Prácticamente con lo puesto, un 7 de febrero de 1937 cientos de miles de personas abandonaban Málaga huyendo de las tropas nacionales franquistas. Ana estuvo allí, era una niña. "Salimos en el coche con otra familia más y fuimos por la carretera muy malamente", recuerda.

Aquel éxodo, con la premisa de 'sálvese quien pueda' se conoce como la 'Desbandá'. Salvador tenía nueve años cuando huyó con sus padres. "Dile a mamá que coja lo más imprescindible porque nos vamos", le pidió su padre.

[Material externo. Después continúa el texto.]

## run A
## sort_pipe
module sort_pipe #(
parameter DATA_WIDTH='d8
)(
input 				          clk,
input 				          rst_n,
input 					      client_val,
input [(8*DATA_WIDTH)-1:0]    client_data,
output reg                    client_rdy,
input 				          sort_rdy,
output reg                    sort_val,
output reg [8*DATA_WIDTH-1:0]   sort_data
);
make LEC_CHECK=0 CAP_MARGIN=20 CELL_PAD_IN_SITES_DETAIL_PLACEMENT=0 CELL_PAD_IN_SITES_GLOBAL_PLACEMENT=0 CORE_ASPECT_RATIO=1.28 CORE_MARGIN=2 CORE_UTILIZATION=56 GPL_ROUTABILITY_DRIVEN=1 MAX_ROUTING_LAYER=met5 MIN_ROUTING_LAYER=met1 PLACE_DENSITY_LB_ADDON=0.14 SETUP_SLACK_MARGIN=0.51 SLEW_MARGIN=20 finish   # period 1.97 ns
run.sh (not shown) runs the stock make flow with config.mk's settings and CLKGATE_MAP_FILE=.
Nothing crashed in run A and all stages finished; the problem is that the final layout failed, the offending checks being negative setup slack.
Setup changes, run A to run B
Settings: a change of PLACE_DENSITY_LB_ADDON from 0.14 to 0.03; a change of SETUP_SLACK_MARGIN from 0.51 to 0.42; a change of CELL_PAD_IN_SITES_GLOBAL_PLACEMENT from 0 to 3; an added CTS_CLUSTER_SIZE of 32; a change of CORE_UTILIZATION from 56 to 64; an added CTS_CLUSTER_DIAMETER of 358; a change of the clock period (ns, I/O delays scaled along) from 1.97 to 1.47.
==> results <==
- Run B did not finish; a tool error ended it in global placement without I/O (3_1_place_gp_skip_io).
- Diff run A..run B | sequential cell area fraction in the yosys report | unchanged
- Reported for run B and run A, number of nets produced by synthesis turned out identical to the last digit.
- Post-synthesis share of cell area spent on and, or, nand and nor gates: run B vs run A identical
- Delta (run B minus run A): cell area after synthesis held steady; effective utilization at floorplan rose 7.9 points; number of cell rows fell 6; total die area lower.
Input changes introduced in run C (baseline for comparison: run B):
Settings: SETUP_SLACK_MARGIN: 0.42 -> unset; PLACE_DENSITY_LB_ADDON: 0.03 -> 0.14; CTS_CLUSTER_DIAMETER: 358 -> unset; CTS_CLUSTER_SIZE: 32 -> unset; CELL_PAD_IN_SITES_GLOBAL_PLACEMENT: 3 -> 0; CORE_UTILIZATION: 64 -> 56; the clock period (ns, I/O delays scaled along): 1.47 -> 1.97.
## What came out
Run C ran in full, but the layout does not pass; the checks complain about negative setup slack.
Delta (run C minus run B): vertical die dimension picked up an extra 6.8%; proportion of synthesized chip area in sequential cells held; width of the die rose by about 7%.
Run C against run B: share of synthesized registers carrying an async set or reset level; standard cell core area picked up an extra 14%; synthesized-area fraction occupied by ao, oa, aoi and oai cells barely changed.
Yosys stat cell total delta (run C -> run B): insignificant
In the reports for run C and run B, the larger floorplan row count belongs to run C.

* * *

Setup of wip/yarrow:
sort_pipe again, from the RTL that the note above started with.
clock: 1.71 ns
lec_check: 0
cap_margin: 20
core_margin: 2
core_utilization: 66
place_density: 0.6
setup_slack_margin: -0.17
slew_margin: 20
wip/yarrow did not make it past 5_1_grt, where a tool error ended it.
> inputs changed (wip/yarrow -> wip/raven)
Settings: an added CTS_CLUSTER_SIZE of 95; a change of CORE_UTILIZATION from 66 to 72; an added TNS_END_PERCENT of 10; an added CTS_CLUSTER_DIAMETER of 400; a change of PLACE_DENSITY from 0.6 to 0.39; a deleted SETUP_SLACK_MARGIN that had been -0.17; a change of the clock period (ns, I/O delays scaled along) from 1.71 to 1.76.
==> comparison <==
- | number of standard-cell rows in the floorplan | lower: wip/raven |
- wip/raven vs wip/yarrow — number of setup buffers added after CTS rose 58%.
- The die area in wip/raven sits 3600 um^2 below the value recorded for wip/yarrow.
- Number of instances in the placed design, wip/yarrow and wip/raven: smaller value in wip/raven
- Diff wip/yarrow -> wip/raven: height of the chip lower; simple-gate share of the synthesized area roughly the same; gate count of the mapped netlist roughly the same; synthesized area roughly the same; CTS buffer count lower.
- Flow for wip/raven halted at 5_1_grt, error code GRT-0232.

Era cuestión de tiempo que Málaga cayera en manos de los militares franquistas. "Se despertaron sin saber que iban a estar huyendo hacia Almería, las tropas nacionales estaban en la montaña, las podían ver", destaca Elena de Miguel, periodista de Diario Sur.

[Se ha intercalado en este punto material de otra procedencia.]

==> flow/design.v (excerpt) <==
module money_clicker(clk, rst, key_data, key_valid, tick, money, asset, HEX0, HEX1, HEX2, HEX3, HEX4, HEX5);
	input clk;
	input rst;
	input [7:0] key_data;
	input key_valid;
	input tick;
	output [39:0] money;
	output [7:0] asset;
	output [6:0] HEX0, HEX1, HEX2, HEX3, HEX4, HEX5;
	wire [3:0] Millions;
	wire [3:0] HundredThousands;
	wire [3:0] TenThousands;
	wire [3:0] Thousands;
	wire [3:0] Hundreds;
	wire [3:0] Tens;
	wire [3:0] Ones;
	wire click, buy, upgradeClick, one, two, three, four, five, six, seven, eight;
	wire [7:0] prev_data;
	wire selection;
	binaryToBCD convert (money[39:0], Millions[3:0], HundredThousands[3:0], TenThousands[3:0], Thousands[3:0], Hundreds[3:0], Tens[3:0], Ones[3:0]);
	hexDecoder H0(Ones[3:0], HEX0);
	hexDecoder H1(Tens[3:0], HEX1);
	hexDecoder H2(Hundreds[3:0], HEX2);
	hexDecoder H3(Thousands[3:0], HEX3);
	hexDecoder H4(TenThousands[3:0], HEX4);
	hexDecoder H5(HundredThousands[3:0], HEX5);
	prevData prev(clk, rst, key_valid, key_data, prev_data);
	logicController control(clk, rst, key_data, key_valid, click, buy, one, two, three, four, five, six, seven, eight, selection, upgradeClick);
	logicDatapath datapath(clk, rst, tick, money, prev_data, asset, click, buy, upgradeClick, one, two, three, four, five, six, seven, eight);
endmodule
Size: about 3400 cells after synthesis, about 150 flip-flops, ~100 I/O pins, roughly 21000 um2 of cells after synthesis.
make LEC_CHECK=0 ABC_AREA=1 CAP_MARGIN=20 CORE_MARGIN=2 CORE_UTILIZATION=72 CTS_CLUSTER_DIAMETER=238 PLACE_DENSITY_LB_ADDON=0.2 SLEW_MARGIN=20 finish   # period 21.6 ns
run.sh (not shown) runs the stock make flow with config.mk's settings and CLKGATE_MAP_FILE=.
==> next run, changes <==
Settings changed: ABC_AREA 1 to not set, CORE_UTILIZATION 72 to 40, CTS_CLUSTER_DIAMETER 238 to not set, PLACE_DENSITY_LB_ADDON 0.2 to not set.
Clock period 21.6 ns to 25.0 ns, I/O delays scaled along.
=> The changed run finished with timing, DRC and antenna clean. Via count goes up by 12%. Final area rises by 19%. Synthesized cell count rose by 5.3%. Flip-flop count does not change. Die size goes up by 110%. Critical path depth fell by 25. Setup slack loses 0.47 ns.
==> next run, changes <==
Settings changed: ABC_AREA set to 0, CELL_PAD_IN_SITES_GLOBAL_PLACEMENT set to 1, CTS_CLUSTER_DIAMETER set to 77, CTS_CLUSTER_SIZE set to 100, SLEW_MARGIN 20 to 5.
Via count rises by a few percent.
Utilization rises by 0.11 points.
First-iteration DRC count falls by roughly a tenth.
Global-route usage rises by 3.0 points.
Worst hold slack stays flat.
Maximum frequency falls slightly.
Setup slack gets worse by 0.18 ns.
Cell count hardly moves.
Routed wire length rises by roughly a tenth.
Design area is about the same.
Area after synthesis is unchanged.
==> next run, changes <==
Settings changed: CORE_UTILIZATION 40 to 33, PLACE_DENSITY set to 0.89, TNS_END_PERCENT set to 15.
The changed run produced a clean layout. Final cell count came out higher by about 4%. Wire length fell by 13%. Hold slack loses 0.0031 ns. Count of clock-buffer cells in the layout drops by 3. Setup slack is better by 0.096 ns. Core utilization decreases by 7.9 points. Non-clock buffer count drops by 7. Synthesized cell count does not change.
==> next run, changes <==
Settings changed: ABC_AREA 0 to not set, CELL_PAD_IN_SITES_GLOBAL_PLACEMENT 1 to not set, CORE_UTILIZATION 33 to 40, CTS_CLUSTER_DIAMETER 77 to not set, CTS_CLUSTER_SIZE 100 to not set, PLACE_DENSITY 0.89 to not set, SLEW_MARGIN 5 to 20, TNS_END_PERCENT 15 to not set.
Clock period 25.0 ns to 18.0 ns, I/O delays scaled along.
Outcome:
- With this change the flow produced a layout that fails on setup timing
- die size went down by 17%
- global-route usage climbs by 6.5 points


rev 12:
Starting RTL as in the previous note.
clock: 11.3 ns
lec_check: 0
abc_area: 1
cap_margin: 20
core_aspect_ratio: 0.5
core_margin: 2
core_utilization: 72
cts_cluster_diameter: 374
cts_cluster_size: 98
slew_margin: 20
tns_end_percent: 5
Flow for rev 12 halted at clock tree synthesis, error code DPL-0033.
Input-level comparison between rev 13 and rev 12:
- swapping 374 for 209 in CTS_CLUSTER_DIAMETER
- clearing TNS_END_PERCENT, which used to be 5
- clearing CTS_CLUSTER_SIZE, which used to be 98
- putting PLACE_DENSITY_LB_ADDON at 0.08 where nothing was set
- clearing CORE_ASPECT_RATIO, which used to be 0.5
- putting SETUP_SLACK_MARGIN at 5.0 where nothing was set
- swapping 11.3 for 18.5 in the clock period (ns, I/O delays scaled along)
==> comparison <==
Rev 12 → rev 13: post-synth area from yosys stat stayed essentially flat; area of the die about even; cell count after synthesis comparable; global placer's final weighted congestion now smaller.
[compare] base=rev 12 new=rev 13: core utilization at floorplan shows a reduction of 1.3 points, number of rows created at floorplan shows an increase of 44%, number of cells after detailed placement shows a reduction of 420, area inside the core boundary shows an increase of 520 µm².
Against rev 12 as the reference, rev 13 delivers a lower cell area after placement.
Rev 13 is listed as incomplete: the tool reported an error in global routing and the run ended there.
Row pre-CTS setup slack: rev 13 higher / rev 12 lower


Starting RTL as in the previous note.
clock: 25.0 ns
lec_check: 0
cap_margin: 35
cell_pad_in_sites_detail_placement: 1
core_margin: 2
core_utilization: 40
slew_margin: 15
Then changed:
- ABC_AREA: default -> 1
- CAP_MARGIN: 35 -> 30
- CELL_PAD_IN_SITES_DETAIL_PLACEMENT: 1 -> 2
- CELL_PAD_IN_SITES_GLOBAL_PLACEMENT: default -> 1
- CORE_MARGIN: 2 -> 5
- CORE_UTILIZATION: 40 -> 41
- GPL_ROUTABILITY_DRIVEN: default -> 1
- MIN_ROUTING_LAYER: default -> met2
- SETUP_SLACK_MARGIN: default -> 3.12
- SLEW_MARGIN: 15 -> 40
- TNS_END_PERCENT: default -> 55
Effect: This time the run stopped in global routing; die area shrinks by about 13%; synthesized cell count shrinks by about 5%; synthesized area shrinks by about 15%.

No había otra opción. "Sólo hay un camino, es un camino entre la montaña y el mar, una estrecha carretera", explica Jesús Majada, historiador experto en 'La Desbandá'

Sin apenas zonas para esconderse, 219 kilómetros separaban Málaga y Almería y había que recorrerlos a pie para tener alguna posibilidad de sobrevivir. "Enfrente estaban los barcos de guerra dando cañonazos y venían los aviones ametrallando", lamenta Ana.

Es uno de los episodios más cruentos de la Guerra Civil con bombardeos indiscriminados desde tierra aire y mar.

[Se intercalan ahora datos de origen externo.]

## SimpleCPU
module SimpleCPU(clk, rst, data_fromRAM, wrEn, addr_toRAM, data_toRAM, pCounter);
For scale: roughly 90 flip-flops, about 87 I/O pins, ~0.041 mm2 of cells after synthesis.
==> flow/config.mk <==
export PLATFORM = sky130hd
export DESIGN_NAME = SimpleCPU
export DESIGN_NICKNAME = SimpleCPU
export VERILOG_FILES = /design/flow/design.v
export SDC_FILE = /design/flow/constraint.sdc
export NUM_CORES = 4
export LEC_CHECK = 0
export CAP_MARGIN = 30
export CELL_PAD_IN_SITES_DETAIL_PLACEMENT = 1
export CORE_ASPECT_RATIO = 0.95
export CORE_MARGIN = 2
export CORE_UTILIZATION = 40
export CTS_CLUSTER_DIAMETER = 325
export CTS_CLUSTER_SIZE = 93
export GPL_ROUTABILITY_DRIVEN = 0
export MAX_ROUTING_LAYER = met4
export MIN_ROUTING_LAYER = met2
export PLACE_DENSITY = 0.9
export SLEW_MARGIN = 20
==> flow/constraint.sdc <==
create_clock -name core_clock -period 14.0 [get_ports {clk}]
set_input_delay 2.8000 -clock core_clock [delete_from_list [all_inputs] [get_ports {clk}]]
set_output_delay 2.8000 -clock core_clock [all_outputs]
set_load 0.01 [all_outputs]
run.sh (not shown) runs the stock make flow with config.mk's settings and CLKGATE_MAP_FILE=.
The starting point aborted during 5_1_grt.
==> next run, changes <==
==> flow/config.mk (replaced) <==
export PLATFORM = sky130hd
export DESIGN_NAME = SimpleCPU
export DESIGN_NICKNAME = SimpleCPU
export VERILOG_FILES = /design/flow/design.v
export SDC_FILE = /design/flow/constraint.sdc
export NUM_CORES = 4
export LEC_CHECK = 0
export CAP_MARGIN = 20
export CORE_MARGIN = 2
export CORE_UTILIZATION = 58
export SETUP_SLACK_MARGIN = 2.3
export SLEW_MARGIN = 20
export TNS_END_PERCENT = 20
With this change the flow completed without violations; die size is lower by 31%; synthesized area does not change; synthesized cell count is unchanged.
==> next run, changes <==
--- a/flow/config.mk
+++ b/flow/config.mk
@@ -9,5 +9,3 @@
 export CORE_MARGIN = 2
-export CORE_UTILIZATION = 58
-export SETUP_SLACK_MARGIN = 2.3
+export CORE_UTILIZATION = 52
 export SLEW_MARGIN = 20
-export TNS_END_PERCENT = 20
After rerunning: The new run completed, yet does not pass: setup timing. Clock-buffer cell count shrinks by 1. Worst setup slack loses 1.3 ns. Total power shrinks by 6.5%.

Hoy decenas de personas repiten el mismo camino que hicieron las víctimas. Entre 3.000 y 5.000 personas se dejaron la vida en la huida. "He ido descubriendo partes de la historia familiar porque mi abuela estuvo allí", ha destacado María José González, nieta de una víctima de 'La Desbandá'.

Les recuerdan con una marcha. "Mi padre fue una de las víctimas, hay que sacar del olvido esta masacre, el mayor genocidio ocurrido en España", cuenta el nieto de una víctima.

Se cumplen 83 años de aquel momento histórico de la Guerra Civil que derramó muchísima sangre de españoles.